If you’ve landed here hoping to learn about the visual effects of Ron Howard’s Formula 1 film Rush, I’m afraid you’re going to be disappointed. Yes, I’ve finished my article on that very subject and yes, I’ve submitted it to the publishers. But you’ll have to wait until it appears in the winter edition of Cinefex to read it.
However, if you’ve a passing interest in how a writer of fiction adapts his process to tackle research journalism, read on.
The starting point for my article was over 25,000 words of interview transcript – check out my earlier post about the interviews here. My challenge was to weave this research into an 8,000-word account of the making of a modern motion picture’s visual effects sequences. The Cinefex house style requires the writer to avoid editorial comment and simply present the facts – no mean task when you’re juggling input from nine separate contributors, each describing a different facet of what is a highly technical process.
My initial attempts to start at the beginning and plough through to the end met with disaster. Because filmmaking is an organic process involving many different departments working concurrently, it wasn’t immediately obvious where the beginning even was. So I ditched the idea of writing the manuscript in a linear way and turned to index cards. Of the digital kind, of course.

My favourite piece of writing software, Scrivener, comes equipped with a neat system whereby you can create individual text files that work either as separate cards (you can even view them pinned to a virtual corkboard), or which you can dynamically flow together into a single manuscript. Similar outlining systems exist in other word processors, but the intuitive way Scrivener handles its files is hard to beat. As a bonus, it can manage all your research documents too: transcripts, web pages, even multimedia. Had I chosen to, I could have loaded all the audio files from my interviews into the main Scrivener project file (I stopped short of doing this for fear of initiating a laptop meltdown).

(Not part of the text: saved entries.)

--- src/verilog/cbsc_top.sv ---
/*
 * SMBus byte read/write slave holding the control bytes of a clock
 * fan-out buffer, oversampling the bus on the reference clock.
 * Assumes i_ref_clk runs far faster than the bus clock and that an
 * outside open-drain pad combines o_sda_out with o_sda_oe_n.
 */
`timescale 1ns/1ps
`include "cbsc_cfg.svh"

module cbsc_top
(
    input wire logic i_ref_clk,
    input wire logic i_reset_n,
    input wire logic i_scl,
    input wire logic i_sda,
    input wire logic i_pair_one_enable,
    input wire logic i_pair_six_enable,
    output cbsc_pkg::cbsc_mode_t o_mode,
    output logic [3:0] o_pair_enable,
    output logic [3:0] o_stop_enable,
    output logic o_sda_out,
    output logic o_sda_oe_n
);
    import cbsc_pkg::*;

    function automatic logic [7:0] merge_byte(input logic [7:0] data,
                                              input logic [7:0] mask,
                                              input logic [7:0] rst);
        merge_byte = (data & mask) | (rst & ~mask);
    endfunction

    function automatic logic [3:0] pair_bits(input logic [7:0] data);
        pair_bits = {data[`CBSC_PAIR_SIX], data[`CBSC_PAIR_FIVE],
                     data[`CBSC_PAIR_TWO], data[`CBSC_PAIR_ONE]};
    endfunction

    logic scl_meta_ff;
    logic scl_sync_ff;
    logic scl_prev_ff;
    logic sda_meta_ff;
    logic sda_sync_ff;
    logic sda_prev_ff;
    logic [1:0] pin_meta_ff;
    logic [1:0] pin_sync_ff;

    cbsc_state_t state_ff;
    cbsc_state_t nxt_state;
    cbsc_state_t ack_next_ff;
    cbsc_state_t nxt_ack_next;
    logic [3:0] cnt_ff;
    logic [3:0] nxt_cnt;
    logic [7:0] rx_ff;
    logic [7:0] nxt_rx;
    logic [7:0] tx_ff;
    logic [7:0] nxt_tx;
    logic [6:0] offset_ff;
    logic [6:0] nxt_offset;
    logic cmd_ok_ff;
    logic nxt_cmd_ok;
    logic sda_oe_n_ff;
    logic nxt_sda_oe_n;
    logic wr_en;

    logic [7:0] mode_ff;
    logic [7:0] pair_ff;
    logic [7:0] stop_ff;
    logic [7:0] rd_data;

    logic scl_rise;
    logic scl_fall;
    logic bus_start;
    logic bus_stop;

    cbsc_mode_t mode_out_ff;
    logic [3:0] pair_out_ff;
    logic [3:0] stop_out_ff;
    logic sda_out_ff;

    // Two-stage synchronisers, then a history stage for edges
    always_ff @(posedge i_ref_clk or negedge i_reset_n)
    begin
        if (!i_reset_n)
        begin
            scl_meta_ff <= 1'b1;
            scl_sync_ff <= 1'b1;
            scl_prev_ff <= 1'b1;
            sda_meta_ff <= 1'b1;
            sda_sync_ff <= 1'b1;
            sda_prev_ff <= 1'b1;
            pin_meta_ff <= 2'h3;
            pin_sync_ff <= 2'h3;
        end
        else
        begin
            scl_meta_ff <= i_scl;
            scl_sync_ff <= scl_meta_ff;
            scl_prev_ff <= scl_sync_ff;
            sda_meta_ff <= i_sda;
            sda_sync_ff <= sda_meta_ff;
            sda_prev_ff <= sda_sync_ff;
            pin_meta_ff <= {i_pair_six_enable, i_pair_one_enable};
            pin_sync_ff <= pin_meta_ff;
        end
    end

    assign scl_rise = scl_sync_ff & ~scl_prev_ff;
    assign scl_fall = ~scl_sync_ff & scl_prev_ff;
    assign bus_start = scl_sync_ff & scl_prev_ff & sda_prev_ff & ~sda_sync_ff;
    assign bus_stop = scl_sync_ff & scl_prev_ff & ~sda_prev_ff & sda_sync_ff;

    // Read mux; unmapped offsets read as zero
    always_comb
    begin
        unique case (offset_ff)
            `CBSC_OFS_MODE: rd_data = mode_ff;
            `CBSC_OFS_PAIR: rd_data = pair_ff;
            `CBSC_OFS_STOP: rd_data = stop_ff;
            default: rd_data = 8'h00;
        endcase
    end

    // Bus sequencer
    always_comb
    begin
        nxt_state = state_ff;
        nxt_ack_next = ack_next_ff;
        nxt_cnt = cnt_ff;
        nxt_rx = rx_ff;
        nxt_tx = tx_ff;
        nxt_offset = offset_ff;
        nxt_cmd_ok = cmd_ok_ff;
        nxt_sda_oe_n = sda_oe_n_ff;
        wr_en = 1'b0;
        if (bus_stop)
        begin
            nxt_state = CBSC_IDLE;
            nxt_cmd_ok = 1'b0;
            nxt_sda_oe_n = 1'b1;
        end
        else if (bus_start)
        begin
            nxt_state = CBSC_ADDR;
            nxt_cnt = 4'h0;
            nxt_sda_oe_n = 1'b1;
        end
        else
        begin
            unique case (state_ff)
                CBSC_IDLE, CBSC_WAIT:
                begin
                    nxt_sda_oe_n = 1'b1;
                end
                CBSC_ADDR, CBSC_CMD, CBSC_WDATA:
                begin
                    if (scl_rise)
                    begin
                        nxt_rx = {rx_ff[6:0], sda_sync_ff};
                        nxt_cnt = cnt_ff + 4'h1;
                    end
                    else if (scl_fall && cnt_ff == `CBSC_BIT_LAST)
                    begin
                        nxt_state = CBSC_WAIT;
                        if (state_ff == CBSC_ADDR)
                        begin
                            if (rx_ff[7:1] == `CBSC_SLAVE_ADDR7)
                            begin
                                if (!rx_ff[0])
                                begin
                                    nxt_state = CBSC_ACK;
                                    nxt_ack_next = CBSC_CMD;
                                end
                                else if (cmd_ok_ff)
                                begin
                                    nxt_state = CBSC_ACK;
                                    nxt_ack_next = CBSC_RDATA;
                                    nxt_tx = rd_data;
                                end
                            end
                        end
                        else if (state_ff == CBSC_CMD)
                        begin
                            if (rx_ff[`CBSC_CMD_BYTE_BIT])
                            begin
                                nxt_state = CBSC_ACK;
                                nxt_ack_next = CBSC_WDATA;
                                nxt_offset = rx_ff[6:0];
                                nxt_cmd_ok = 1'b1;
                            end
                        end
                        else
                        begin
                            nxt_state = CBSC_ACK;
                            nxt_ack_next = CBSC_WAIT;
                            wr_en = 1'b1;
                        end
                        nxt_sda_oe_n = (nxt_state != CBSC_ACK);
                    end
                end
                CBSC_ACK:
                begin
                    if (scl_fall)
                    begin
                        nxt_state = ack_next_ff;
                        nxt_cnt = 4'h0;
                        nxt_rx = 8'h00;
                        if (ack_next_ff == CBSC_RDATA)
                        begin
                            nxt_sda_oe_n = tx_ff[7];
                        end
                        else
                        begin
                            nxt_sda_oe_n = 1'b1;
                        end
                    end
                end
                CBSC_RDATA:
                begin
                    if (scl_fall)
                    begin
                        if (cnt_ff == `CBSC_TX_LAST)
                        begin
                            nxt_state = CBSC_RACK;
                            nxt_sda_oe_n = 1'b1;
                        end
                        else
                        begin
                            nxt_cnt = cnt_ff + 4'h1;
                            nxt_tx = {tx_ff[6:0], 1'b0};
                            nxt_sda_oe_n = tx_ff[6];
                        end
                    end
                end
                CBSC_RACK:
                begin
                    // Only one byte is returned whatever the master answers
                    if (scl_fall)
                    begin
                        nxt_state = CBSC_WAIT;
                    end
                end
            endcase
        end
    end

    always_ff @(posedge i_ref_clk or negedge i_reset_n)
    begin
        if (!i_reset_n)
        begin
            state_ff <= CBSC_IDLE;
            ack_next_ff <= CBSC_IDLE;
            cnt_ff <= 4'h0;
            rx_ff <= 8'h00;
            tx_ff <= 8'h00;
            offset_ff <= 7'h00;
            cmd_ok_ff <= 1'b0;
            sda_oe_n_ff <= 1'b1;
        end
        else
        begin
            state_ff <= nxt_state;
            ack_next_ff <= nxt_ack_next;
            cnt_ff <= nxt_cnt;
            rx_ff <= nxt_rx;
            tx_ff <= nxt_tx;
            offset_ff <= nxt_offset;
            cmd_ok_ff <= nxt_cmd_ok;
            sda_oe_n_ff <= nxt_sda_oe_n;
        end
    end

    // Control bytes
    always_ff @(posedge i_ref_clk or negedge i_reset_n)
    begin
        if (!i_reset_n)
        begin
            mode_ff <= `CBSC_RST_MODE;
            pair_ff <= `CBSC_RST_PAIR;
            stop_ff <= `CBSC_RST_STOP;
        end
        else if (wr_en)
        begin
            unique case (offset_ff)
                `CBSC_OFS_MODE:
                begin
                    mode_ff <= merge_byte(rx_ff, `CBSC_WMASK_MODE,
                                          `CBSC_RST_MODE);
                end
                `CBSC_OFS_PAIR:
                begin
                    pair_ff <= merge_byte(rx_ff, `CBSC_WMASK_PAIR,
                                          `CBSC_RST_PAIR);
                end
                `CBSC_OFS_STOP:
                begin
                    stop_ff <= merge_byte(rx_ff, `CBSC_WMASK_STOP,
                                          `CBSC_RST_STOP);
                end
                default:
                begin
                    // Writes to other offsets are dropped
                    mode_ff <= mode_ff;
                end
            endcase
        end
    end

    // Registered outputs
    always_ff @(posedge i_ref_clk or negedge i_reset_n)
    begin
        if (!i_reset_n)
        begin
            mode_out_ff <= cbsc_mode_t'(`CBSC_RST_MODE_OUT);
            pair_out_ff <= 4'h0;
            stop_out_ff <= 4'h0;
            sda_out_ff <= 1'b0;
        end
        else
        begin
            mode_out_ff.power_down_tristate <=
                mode_ff[`CBSC_MODE_PD_TRI];
            mode_out_ff.clock_halt_tristate <=
                mode_ff[`CBSC_MODE_HALT_TRI];
            mode_out_ff.bandwidth_select <= mode_ff[`CBSC_MODE_BW];
            mode_out_ff.pll_mode <= mode_ff[`CBSC_MODE_PLL];
            mode_out_ff.half_rate_select_n <= mode_ff[`CBSC_MODE_DIV];
            pair_out_ff <= pair_bits(pair_ff);
            pair_out_ff[`CBSC_IDX_SIX] <= pair_ff[`CBSC_PAIR_SIX]
                                          & pin_sync_ff[1];
            pair_out_ff[`CBSC_IDX_ONE] <= pair_ff[`CBSC_PAIR_ONE]
                                          & pin_sync_ff[0];
            stop_out_ff <= pair_bits(stop_ff);
            sda_out_ff <= 1'b0;
        end
    end

    assign o_mode = mode_out_ff;
    assign o_pair_enable = pair_out_ff;
    assign o_stop_enable = stop_out_ff;
    assign o_sda_out = sda_out_ff;
    assign o_sda_oe_n = sda_oe_n_ff;

endmodule // cbsc_top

Having worked all this out, I plunged straight into the middle of my research and wrote a card about the location shoot of Niki Lauda’s 1976 crash at Nürburgring. I chose this because it was the area in which my research was clearest. From there, I skipped from transcript to transcript, adding cards in no particular order as the mood took me. I didn’t worry about the structure of the article, simply concentrated on sifting information from the transcripts. I also began to add my own snippets of text to give context to the quotes, elaborate on the details and fill in the gaps.
As I referenced each section of an interview, I changed the colour of the transcript text from black to light grey. The more I lifted from them, the more the transcripts faded. Browsing back through them, I could tell at a glance if I’d missed anything. Eventually I had a research folder haunted by ghostly copy and a chaotic project folder full of index cards detailing the film’s entire visual effects process. To pull the article into shape, all I had to do was move the cards around until some kind of order asserted itself.
Then, once the article’s structure had finally emerged, I had to rewrite everything.
I’ve no doubt this organic process is familiar to any writer who’s tackled an assignment like this. But this was my first time, so I had to work it out for myself. The only real complication was a last-minute interview with a new contributor, and an eleventh-hour viewing of the film, which had just been released in the UK. Both forced me to rethink things a bit, but without them the article would have been less well-rounded.
Once I was happy, I emailed the final draft to Cinefex editor in chief Jody Duncan. She made a few editorial tweaks, after which I sent the manuscript round all the contributors for a technical check and, having accommodated their revisions, fired it back across the Atlantic to Jody.
So my work is done. I can sit back and relax while the Cinefex team works its magic to incorporate my 8,000 words into a perfect-bound printed journal lavishly illustrated with colour photos, a matching online version and a spectacular iPad edition enhanced with additional images and video content.
As for how all that is achieved … that’s another story!